- _REQUIRED ACTION_
Please set down, word for word, each line from the one containing "create_clock -name core_clock" through the final line of the records below, both included, and nothing else.

::: ENTRIES SHOWN

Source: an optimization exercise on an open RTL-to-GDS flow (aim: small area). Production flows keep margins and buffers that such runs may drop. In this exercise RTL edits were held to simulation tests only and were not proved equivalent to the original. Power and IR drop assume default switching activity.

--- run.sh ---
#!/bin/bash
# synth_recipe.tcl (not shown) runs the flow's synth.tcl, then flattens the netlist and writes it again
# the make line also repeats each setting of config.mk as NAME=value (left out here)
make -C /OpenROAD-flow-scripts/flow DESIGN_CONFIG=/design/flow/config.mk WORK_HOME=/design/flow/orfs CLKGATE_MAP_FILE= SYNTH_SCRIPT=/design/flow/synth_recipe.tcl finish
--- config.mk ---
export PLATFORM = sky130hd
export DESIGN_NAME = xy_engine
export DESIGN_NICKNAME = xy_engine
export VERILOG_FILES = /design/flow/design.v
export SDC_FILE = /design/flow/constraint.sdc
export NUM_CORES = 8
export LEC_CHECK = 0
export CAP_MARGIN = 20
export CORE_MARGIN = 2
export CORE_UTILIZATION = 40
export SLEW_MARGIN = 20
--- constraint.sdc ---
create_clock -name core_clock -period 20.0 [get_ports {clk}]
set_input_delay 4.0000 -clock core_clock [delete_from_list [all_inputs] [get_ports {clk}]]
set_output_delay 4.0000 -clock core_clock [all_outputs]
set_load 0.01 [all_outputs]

::::::

- _YOUR SOLUTION_
create_clock -name core_clock -period 20.0 [get_ports {clk}]
set_input_delay 4.0000 -clock core_clock [delete_from_list [all_inputs] [get_ports {clk}]]
set_output_delay 4.0000 -clock core_clock [all_outputs]
set_load 0.01 [all_outputs]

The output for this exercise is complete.